In songs and stories and sand, he asks how it would feel to stand at the lip of the pool at night and feel the water on bare feet, or touch the or touch the trunk of a palm tree that has grown near it for generations.
The music laps gently up the hall. A woman is singing in a low, liquid melody line. As I move into the room where it begins, I find a warm light and a red floor, and rows of tablets made of sand. Across them, raised letters have partly eroded away. I know they are letters in Arabic script, because curator Alexandra Foradas told me about them last winter. I’ve been waiting for months to see this.
Mass MoCA has just re-opened after the shut-down. This show was set to open in mid-March, and Covid-19 swept through a few days before. The museum closed for four months, as the state ordered, and it has just begun carefully to let people in.
The tablets are verses from a song. I can’t read them — the sand letters are deliberately blurred, and even if they were clear, I know barely enough to read Alzayani’s name. But he has offered translations on the walls, and transcriptions from interviews.
Mohamed Yousef Al Jumairi is singing to the spring like a woman gone from his life. His lyrics recall a time and place vividly — the way I might remember a night when I was deeply happy in the details of light sounds and touches, the friends I talked with, the feeling of a hand, the sound of water at night. He remembers birdsong and farmers sweating as they plant young trees.
In interviews nearby, farmers near the spring come again and again to government officials. Their massive palm trees are dying. In “a land of natural freshwater springs,” wealthier land-owners at a distance are siphoning off the water, until the old palms near the spring cannot survive.

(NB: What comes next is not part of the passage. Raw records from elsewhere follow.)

===== config.mk =====
export PLATFORM = sky130hd
export DESIGN_NAME = secded_codec
export DESIGN_NICKNAME = d
export VERILOG_FILES = /design/src/rtl/secded_pkg.sv /design/src/rtl/secded_syndrome.sv /design/src/rtl/secded_encoder.sv /design/src/rtl/secded_decoder.sv /design/src/rtl/secded_codec.sv
export SDC_FILE = /design/constraint.sdc
export NUM_CORES = 1
export LEC_CHECK = 0
export ABC_AREA = 1
export CAP_MARGIN = 20
export CORE_MARGIN = 5
export CORE_UTILIZATION = 45
export DETAILED_ROUTE_END_ITERATION = 12
export DONT_BUFFER_PORTS = 1
export GPL_ROUTABILITY_DRIVEN = 0
export PLACE_DENSITY = 0.63
export SYNTH_ARGS = -nofsm -noshare
export SYNTH_HDL_FRONTEND = slang
export SYNTH_SLANG_ARGS = --single-unit

===== constraint.sdc =====
create_clock -name clk -period 0.8 [get_ports clk]
set_input_delay 0 -clock clk [delete_from_list [all_inputs] [get_ports clk]]
set_output_delay 0 -clock clk [all_outputs]
set_load 0.01 [all_outputs]

===== src/rtl/secded_pkg.sv =====
package secded_pkg;

    // Number of position-indexed check bits; the codeword covers positions 0..2^SYN_W-1.
    localparam int SYN_W  = 3;
    localparam int CW_W   = 1 << SYN_W;
    localparam int DATA_W = CW_W - 1 - SYN_W;

    typedef logic [SYN_W-1:0]  syn_t;
    typedef logic [CW_W-1:0]   cw_t;
    typedef logic [DATA_W-1:0] data_t;

    // Codeword position that carries data bit idx.
    function automatic int data_pos(input int idx);
        case (idx)
            0:       return 3;
            1:       return 7;
            2:       return 5;
            3:       return 6;
            default: return 0;
        endcase
    endfunction

    // Mask of positions covered by check row j (positions whose index has bit j set).
    function automatic cw_t row_mask(input int j);
        cw_t m;
        m = '0;
        for (int p = 1; p < CW_W; p++) begin
            m[p] = ((p >> j) & 1) != 0;
        end
        return m;
    endfunction

    // Place data bits at their positions, zeros elsewhere.
    function automatic cw_t place_data(input data_t d);
        cw_t w;
        w = '0;
        for (int i = 0; i < DATA_W; i++) begin
            w[data_pos(i)] = d[i];
        end
        return w;
    endfunction

    // Extract data bits from their positions.
    function automatic data_t pick_data(input cw_t w);
        data_t d;
        for (int i = 0; i < DATA_W; i++) begin
            d[i] = w[data_pos(i)];
        end
        return d;
    endfunction

endpackage


===== src/rtl/secded_syndrome.sv =====
module secded_syndrome
    import secded_pkg::*;
(
    input  cw_t  cw_i,
    output syn_t syn_o,
    output logic overall_o
);

    // One XOR tree per check row; the row masks give the position weighting.
    for (genvar j = 0; j < SYN_W; j++) begin : g_row
        localparam cw_t MASK = row_mask(j);
        assign syn_o[j] = ^(cw_i & MASK);
    end

    // All-ones row: parity over the whole word.
    assign overall_o = ^cw_i;

endmodule


===== src/rtl/secded_encoder.sv =====
module secded_encoder
    import secded_pkg::*;
(
    input  logic  clk,
    input  logic  rst_n,
    input  data_t data_i,
    output cw_t   cw_o
);

    typedef struct packed {
        cw_t cw;
    } enc_state_t;

    enc_state_t st_d, st_q;
    cw_t        placed;
    syn_t       checks;

    assign placed = place_data(data_i);

    // Each check bit sits at position 2^j and covers its row of the placed data.
    for (genvar j = 0; j < SYN_W; j++) begin : g_chk
        localparam cw_t MASK = row_mask(j);
        assign checks[j] = ^(placed & MASK);
    end

    always_comb begin
        st_d.cw = placed;
        for (int j = 0; j < SYN_W; j++) begin
            st_d.cw[1 << j] = checks[j];
        end
        st_d.cw[0] = ^st_d.cw[CW_W-1:1];
    end

    always_ff @(posedge clk or negedge rst_n) begin
        if (!rst_n) begin
            st_q <= '0;
        end else begin
            st_q <= st_d;
        end
    end

    assign cw_o = st_q.cw;

    // Checks: armed once an edge has passed out of reset.
    logic armed_q;
    always_ff @(posedge clk or negedge rst_n) begin
        if (!rst_n) begin
            armed_q <= 1'b0;
        end else begin
            armed_q <= 1'b1;
        end
    end

    a_r1_data_placed: assert property (@(posedge clk) disable iff (!rst_n)
        armed_q |-> (pick_data(cw_o) == $past(data_i)));

    a_r2_even_weight: assert property (@(posedge clk) disable iff (!rst_n)
        (^cw_o) == 1'b0);

endmodule


===== src/rtl/secded_decoder.sv =====
module secded_decoder
    import secded_pkg::*;
(
    input  logic  clk,
    input  logic  rst_n,
    input  cw_t   cw_i,
    output data_t data_o,
    output logic  single_o,
    output logic  double_o
);

    typedef struct packed {
        data_t data;
        logic  single;
        logic  double;
    } dec_state_t;

    dec_state_t st_d, st_q;
    syn_t       syn;
    logic       overall;
    cw_t        flip;

    secded_syndrome u_syn (
        .cw_i      (cw_i),
        .syn_o     (syn),
        .overall_o (overall)
    );

    // Position decoder: syndrome value names the bit to invert; position 0 needs no data fix.
    assign flip[0] = 1'b0;
    for (genvar p = 1; p < CW_W; p++) begin : g_flip
        assign flip[p] = overall && (syn == syn_t'(p));
    end

    always_comb begin
        st_d.data   = pick_data(cw_i ^ flip);
        st_d.single = overall;
        st_d.double = !overall && (syn != '0);
    end

    always_ff @(posedge clk or negedge rst_n) begin
        if (!rst_n) begin
            st_q <= '0;
        end else begin
            st_q <= st_d;
        end
    end

    assign data_o   = st_q.data;
    assign single_o = st_q.single;
    assign double_o = st_q.double;

    logic armed_q;
    always_ff @(posedge clk or negedge rst_n) begin
        if (!rst_n) begin
            armed_q <= 1'b0;
        end else begin
            armed_q <= 1'b1;
        end
    end

    a_r9_flags_exclusive: assert property (@(posedge clk) disable iff (!rst_n)
        $onehot0({single_o, double_o}));

    a_r5_single_odd: assert property (@(posedge clk) disable iff (!rst_n)
        (armed_q && single_o) |-> (^$past(cw_i)) == 1'b1);

    a_r7_double_raw: assert property (@(posedge clk) disable iff (!rst_n)
        (armed_q && double_o) |-> (data_o == pick_data($past(cw_i))));

    a_r8_clean_raw: assert property (@(posedge clk) disable iff (!rst_n)
        (armed_q && !single_o && !double_o) |->
            ((data_o == pick_data($past(cw_i))) && ((^$past(cw_i)) == 1'b0)));

endmodule


===== src/rtl/secded_codec.sv =====
module secded_codec
    import secded_pkg::*;
(
    input  logic                 clk,
    input  logic                 rst_n,
    input  logic [DATA_W-1:0]    enc_data_i,
    output logic [CW_W-1:0]      enc_cw_o,
    input  logic [CW_W-1:0]      dec_cw_i,
    output logic [DATA_W-1:0]    dec_data_o,
    output logic                 dec_single_o,
    output logic                 dec_double_o
);

    secded_encoder u_enc (
        .clk    (clk),
        .rst_n  (rst_n),
        .data_i (enc_data_i),
        .cw_o   (enc_cw_o)
    );

    secded_decoder u_dec (
        .clk      (clk),
        .rst_n    (rst_n),
        .cw_i     (dec_cw_i),
        .data_o   (dec_data_o),
        .single_o (dec_single_o),
        .double_o (dec_double_o)
    );

endmodule


# [Word-level counts from Yosys, hierarchy flattened]
# Cells that the tools add are included.
[word_totals] ff_bits=14 input_bits=14 out_inout_bits=14 wordCells=30
[classes] eq_ne=7 bitwise=1 reduce_logical=18
[op_table] operator="8-bit parity" count=7
[op_table] operator="3-bit == test, second input constant" count=4
[op_table] operator="1-bit logical AND" count=8
[op_table] operator="8-bit bitwise XOR" count=1
[op_table] operator="7-bit parity" count=1
[op_table] operator="3-bit by 2-bit == test with 1-bit output, second input constant" count=2
[op_table] operator="3-bit by 1-bit == test with 1-bit output, second input constant" count=1
[op_table] operator="3-bit nonzero test" count=1
[op_table] operator="1-bit zero test" count=1

# [Logic depth before layout (Yosys ltp)]
[logic_depth] word_depth=4 depth_mapped=9

# [Modules after synthesis]
# From an unflattened synthesis, not the netlist that was laid out.
[unflattened] hier_cells=112 hier_area_um2=780.7
[by_module_without_submodules] mod="secded_encoder" instances=1 cells_per_inst=25 area_each_um2=286.5 seq_area_each_um2=200.2
[by_module_without_submodules] mod="secded_decoder" instances=1 cells_per_inst=36 area_each_um2=272.8 seq_area_each_um2=150.1
[by_module_without_submodules] mod="secded_syndrome" instances=1 cells_per_inst=51 area_each_um2=221.5 seq_area_each_um2=0.0

# [Worst setup path before layout]
# No wires, ideal clock.
[synth_timing] kind="input port to flip-flop" startpoint="in dec_cw_i[2]" endpoint="reg u_dec.st_q (netlist bit u_dec.data_o[2])" setup_ps=116 t_arrival_ps=580 required_ps=684 setup_slack_ps=104 cell_stages=9 path_buffers=0 cell_sequence="inv_1 nand2_1 nand2_4 nand2_4 nand2_4 nor2_8 nand2_1 nand2_1 nand2_1"
[synth_lines] element="start: declaration" line="secded_codec.sv:8" source="input logic [CW_W-1:0] dec_cw_i,"
[synth_lines] element="end signal: assignment" line="secded_decoder.sv:45" source="st_q <= st_d;"
[synth_lines] element="end: declaration" line="secded_decoder.sv:18" source="dec_state_t st_d, st_q;"

==> results.toml <==
[timing]
drv_slew = 0
final-hold-violation-count = 5
layout_setup_ws_ps = 39.3
max_freq_ghz = 1.31
worst_pin_slew_ps = 581
rsz0062_at_grt = "false"
slew_headroom_pct = 61.1
period_share_pct = 95.1
fin_crit_ps = 761
fin_hold_ws_ps = -151
tns_ps = 0
setup_viol = 0

[drt]
dr_total_vias = 674
drt_iter0_markers = 8
wl_per_cell_um = 10.5
dr.pass1.iters = 4
drc = 0
ant_nets = 0
drt-vias-per-instance = 4.49
routed_wl_mm = 1.57

[clock_tree]
cts_tree = "done"
cts_max_path_buffers = 2
path_clk_slew_ps = 70
ctsHoldBuffers = 6
htreeDepth = 1
cts_made_buffers = 3
cts_sinks = 14
root_buffer = "clkbuf_4"

[grt]
grt_use_met2_pct = 21.6
grtUsageMet3_pct = 3.05
grtUsageTotal_pct = 11.8
antenna_found_initial = 0
busiest_layer = "met2"
grt_first_pass_wirelength_mm = 2.53
grt_start_max_net_pins = 15
use_met1_pct = 12.8
grt.overflow.total = 0
grt_pass1_vias = 615

[finish]
layout_common_cells = "nand2_1 (54), nand2_2 (16), dfrtp_1 (14)"
diodes = 0
seq_area_um2 = 350
fin_area_um2 = 1000
area_growth_pct = 15.1
multi_input_area_um2 = 505
finish.net_count = 139
mostFrequentLayoutCell = "nand2_1"
fillers = 185
drive_gt1_share_pct = 28.5

[floorplan]
dieArea_um2 = 2910
io_pins = 28
core_area_um2 = 1900
start_util_pct = 45.8
fp-row-count = 16
die_y_um = 54.0
die_w_um = 54.0

[setup_path]
critical_path_class = "input port to register"
path_cells = "dlygate4sd3_1 -> xnor2_2 -> xor2_1"
crit_required_ps = 940
cpMaxStageDelayCell = "dlygate4sd3_1"
crit_start = "enc_data_i[3]"
worst-path-buf-inv = 1
critPathLaunchType = "input port"
crit_family = "buffers and inverters"
cp.arrival_ps = 900
slowest_delay_ps = 580
endpoint_kind = "register"
critPathMaxFanout = 2

[power_and_ir_drop]
power_density_nw_per_um2 = 1660
peakVddDrop_mv = 0.731
p_leak_nw = 0.527
power_w = 0.00167

[placement]
port_buffers = 0
post_dp_cell_area_um2 = 905
dpl_worst_slack_ps = 4.34
hpwl_mm = 1.34

[yosys]
syn-num-nets = 128
netlist_instances = 114
synthAdderAreaFrac_pct = 0
synth_compound_area_share_pct = 0.575
ys.warnings.count = 0
synth-simple-area-share_pct = 49.7
synth-seq-cells = 14
synth_area_per_cell_um2 = 7.64
synth.distinct_cells = 14
synthMuxAreaShare_pct = 0
synth_xor_area_share_pct = 6.03
netlist_area_um2 = 871
synth_top_family_by_area = "simple AND/OR/NAND/NOR gates"
yosysSeqAreaShare_pct = 40.2

[status]
failed_checks = "hold timing"
outcome = "complete, but fails checks"

[min_path]
hp-start = "dec_cw_i[6]"
hold_path_class = "input port to register"

[run]
max_cap_viol_count = 0
[final cells by class]
type | count | area share [%]
Multi-Input combinational cell | 92 | 50.4
Sequential cell | 14 | 35.0
Timing Repair Buffer | 6 | 5.99
Tap cell | 27 | 3.37
Inverter | 8 | 3.00
Clock buffer | 3 | 2.25
[final timing paths]
path                                        endpoint  slack [ps]  cells after the start
max                          u_enc.cw_o[0]$_DFF_PN0_          40                      3
min in group asynchronous    u_enc.cw_o[4]$_DFF_PN0_         180                      1
min                        u_dec.data_o[3]$_DFF_PN0_        -150                      2
max in group asynchronous    u_enc.cw_o[0]$_DFF_PN0_         240                      1
[layer usage]
layer	share of wire, %	up-vias
met2	52	22
met1	39	291
li1	-	359
met5	0	-
met3	7.9	2
met4	0.64	0
[kinds of logic (layout without fill, tap and decap cells)]
| group | Yosys count | in the layout |
|---|---|---|
| AOI/OAI and AO/OA | 1 | 1 |
| DFF | 14 | 14 |
| xor gates and xnor gates | 6 | 6 |
| buffers and inverters | 8 | 17 |
| and+or+nand+nor | 85 | 85 |
[per-stage QoR]
| stage | cells | util [%] |
|---|---|---|
| after global routing | 150 | 52.7 |
| after global placement | 141 | 47.6 |
| after CTS | 150 | 51.9 |
| after floorplan | 114 | - |
| after detailed placement | 141 | 47.6 |
| final | 150 | 52.7 |
[registers in the layout (all words and copies together) (netlist names)]
register / count
u_dec.double_o: 1
u_dec.data_o: 4
u_dec.single_o: 1
u_enc.cw_o: 8
[synth_stat cells]
cell,number,area (um2)
nand2_1,54,203
nand2_2,16,100
dfrtp_1,14,350
nand2_4,5,56.3
inv_1,4,15.0
inv_2,4,15.0
nand3_1,4,20.0
nor2_2,3,18.8
xnor2_1,3,26.3
xor2_1,3,26.3
a21oi_1,1,5.00
nor2_1,1,3.75
nor2_4,1,11.3
nor2_8,1,20.0
[power by group]
group | total [W] | leakage [nW] | switching (W) | internal, W
logic | 0.000440 | 0.349 | 0.000263 | 0.000176
clock network | 0.000348 | 0.0138 | 0.000175 | 0.000173
registers | 0.000879 | 0.164 | 0.0000814 | 0.000798
[repair_timing]
action	4_1_cts	5_1_grt
setup endpoints to repair	0	2
endpoints found under the hold margin	26	4
buffers inserted	0	0
resized for setup	0	2
Note: power is estimated with default switching activity, not from simulation.
$ cat config.mk
export PLATFORM = sky130hd
export DESIGN_NAME = vscan_split_ctrl
export DESIGN_NICKNAME = d
export VERILOG_FILES = /design/src/rtl/vscan_pkg.sv /design/src/rtl/vscan_cfg_regs.sv /design/src/rtl/vscan_total_asm.sv /design/src/rtl/vscan_line_ctr.sv /design/src/rtl/vscan_addr_gen.sv /design/src/rtl/vscan_split_ctrl.sv
export SDC_FILE = /design/constraint.sdc
export NUM_CORES = 1
export LEC_CHECK = 0
export ABC_AREA = 1
export ABC_CLOCK_PERIOD_IN_PS = 3870
export BUFFER_PORTS_ARGS = -buffer_cell sky130_fd_sc_hd__buf_2
export CORE_AREA = 4 4 126 128
export CTS_BUF_LIST = sky130_fd_sc_hd__clkbuf_4
export DETAILED_ROUTE_END_ITERATION = 12
export DIE_AREA = 0 0 130 132
export GPL_ROUTABILITY_DRIVEN = 0
export GPL_TIMING_DRIVEN = 0
export PLACE_DENSITY_LB_ADDON = 0.3
export SLEW_MARGIN = 25
export SYNTH_ARGS = -nofsm -noshare
export SYNTH_HDL_FRONTEND = slang
export SYNTH_HIERARCHICAL = 1
export SYNTH_SLANG_ARGS = --single-unit
$ cat constraint.sdc
create_clock -name clk -period 3.87 [get_ports clk]
set_clock_uncertainty 0.15 [all_clocks]
set_input_delay 0 -clock clk [delete_from_list [all_inputs] [get_ports clk]]
set_output_delay 0 -clock clk [all_outputs]
set_load 0.05 [all_outputs]
$ cat src/rtl/vscan_pkg.sv
package vscan_pkg;
  localparam int BYTE_W   = 8;
  localparam int TOT_W    = 12;
  localparam int NARROW_W = 10;
  localparam int EXT_W    = TOT_W - BYTE_W;
  localparam int CMP_W    = 10;
  localparam int CNT_W    = TOT_W + 1;
  localparam int ADDR_W   = 2 * BYTE_W;
  localparam int SEL_W    = 4;

  localparam int OVF_T8_BIT   = 0;
  localparam int OVF_C8_BIT   = 4;
  localparam int OVF_T9_BIT   = 5;
  localparam int MSCAN_C9_BIT = 6;

  typedef enum logic [SEL_W-1:0] {
    SEL_TOT_LO   = 4'd0,
    SEL_OVF      = 4'd1,
    SEL_MAXSCAN  = 4'd2,
    SEL_START_HI = 4'd3,
    SEL_START_LO = 4'd4,
    SEL_CMP_LO   = 4'd5,
    SEL_PITCH    = 4'd6,
    SEL_TOT_EXT  = 4'd7,
    SEL_MODE     = 4'd8
  } vscan_sel_e;

  typedef struct packed {
    logic [BYTE_W-1:0] lo;
    logic [EXT_W-1:0]  hi;
    logic              t8;
    logic              t9;
    logic              wide;
  } tot_cfg_t;

  typedef struct packed {
    logic              c8;
    logic              c9;
    logic [BYTE_W-1:0] cmp_lo;
    logic [BYTE_W-1:0] start_hi;
    logic [BYTE_W-1:0] start_lo;
    logic [BYTE_W-1:0] pitch;
  } addr_cfg_t;
endpackage

$ cat src/rtl/vscan_cfg_regs.sv
module vscan_cfg_regs
  import vscan_pkg::*;
(
  input  logic              clk,
  input  logic              rst_n,
  input  logic              wr_en,
  input  logic [SEL_W-1:0]  wr_sel,
  input  logic [BYTE_W-1:0] wr_data,
  input  logic              commit,
  output tot_cfg_t          live_tot,
  output addr_cfg_t         next_addr
);
  tot_cfg_t  pend_tot;
  addr_cfg_t pend_addr;
  addr_cfg_t live_addr;

  always_ff @(posedge clk or negedge rst_n) begin
    if (!rst_n) begin
      pend_tot  <= '0;
      pend_addr <= '0;
    end else if (wr_en) begin
      case (wr_sel)
        SEL_TOT_LO:   pend_tot.lo <= wr_data;
        SEL_TOT_EXT:  pend_tot.hi <= wr_data[EXT_W-1:0];
        SEL_OVF: begin
          pend_tot.t8  <= wr_data[OVF_T8_BIT];
          pend_tot.t9  <= wr_data[OVF_T9_BIT];
          pend_addr.c8 <= wr_data[OVF_C8_BIT];
        end
        SEL_MAXSCAN:  pend_addr.c9       <= wr_data[MSCAN_C9_BIT];
        SEL_START_HI: pend_addr.start_hi <= wr_data;
        SEL_START_LO: pend_addr.start_lo <= wr_data;
        SEL_CMP_LO:   pend_addr.cmp_lo   <= wr_data;
        SEL_PITCH:    pend_addr.pitch    <= wr_data;
        SEL_MODE:     pend_tot.wide      <= wr_data[0];
        default: ;
      endcase
    end
  end

  always_ff @(posedge clk or negedge rst_n) begin
    if (!rst_n) begin
      live_tot  <= '0;
      live_addr <= '0;
    end else if (commit) begin
      live_tot  <= pend_tot;
      live_addr <= pend_addr;
    end
  end

  // The line that follows a wrap already belongs to the new frame.
  assign next_addr = commit ? pend_addr : live_addr;

  // settings in force only move at a frame wrap
  a_r10_live_hold: assert property (@(posedge clk) disable iff (!rst_n)
    !commit |=> ($stable(live_tot) && $stable(live_addr)));
endmodule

Yousif Zainal is talking with his son. He knew the spring as a boy, and years later he returns to Bahrain.
“I got into my car one night,” he says, “and I was listening to Mohamed Yousef Al Jumairi’s song ‘Adhari, Where is the Water?’ When I got to the spring, I saw that it had no water at all. It was completely depleted. Dry. I felt as though something dear to me had died.’”
Standing here in a cloth mask, I feel that loss and fury at the indifference of those in power, at the slow grinding away of something that could have been saved. It seems to run through the new work at the museum today.
And with it runs a determination to preserve what is beautiful, and human, and natural.
In Wendy Red Star’s Apsáalooke (Crow), Children of the Large-Beaked Bird, a leader of her nation says his name in his own language. She has found historic photographs of Peelatchixaaliash, a leader of the nation in the 1880s, and men and women he knew. He looks soberly out, his shoulders square and one hand resting on his knee.
This is a government portrait from a delegation that traveled from the Montana to Washington, D.C. The transcontinental railroad was set to cut through his people’s land as devastatingly as an oil pipeline, and the Union army, freed from the Civil War, had been attaching the sovereignty and independence of the nations of the Plains for more than 20 years. What can he have thought that day, looking at the camera for a photograph he likely never wanted?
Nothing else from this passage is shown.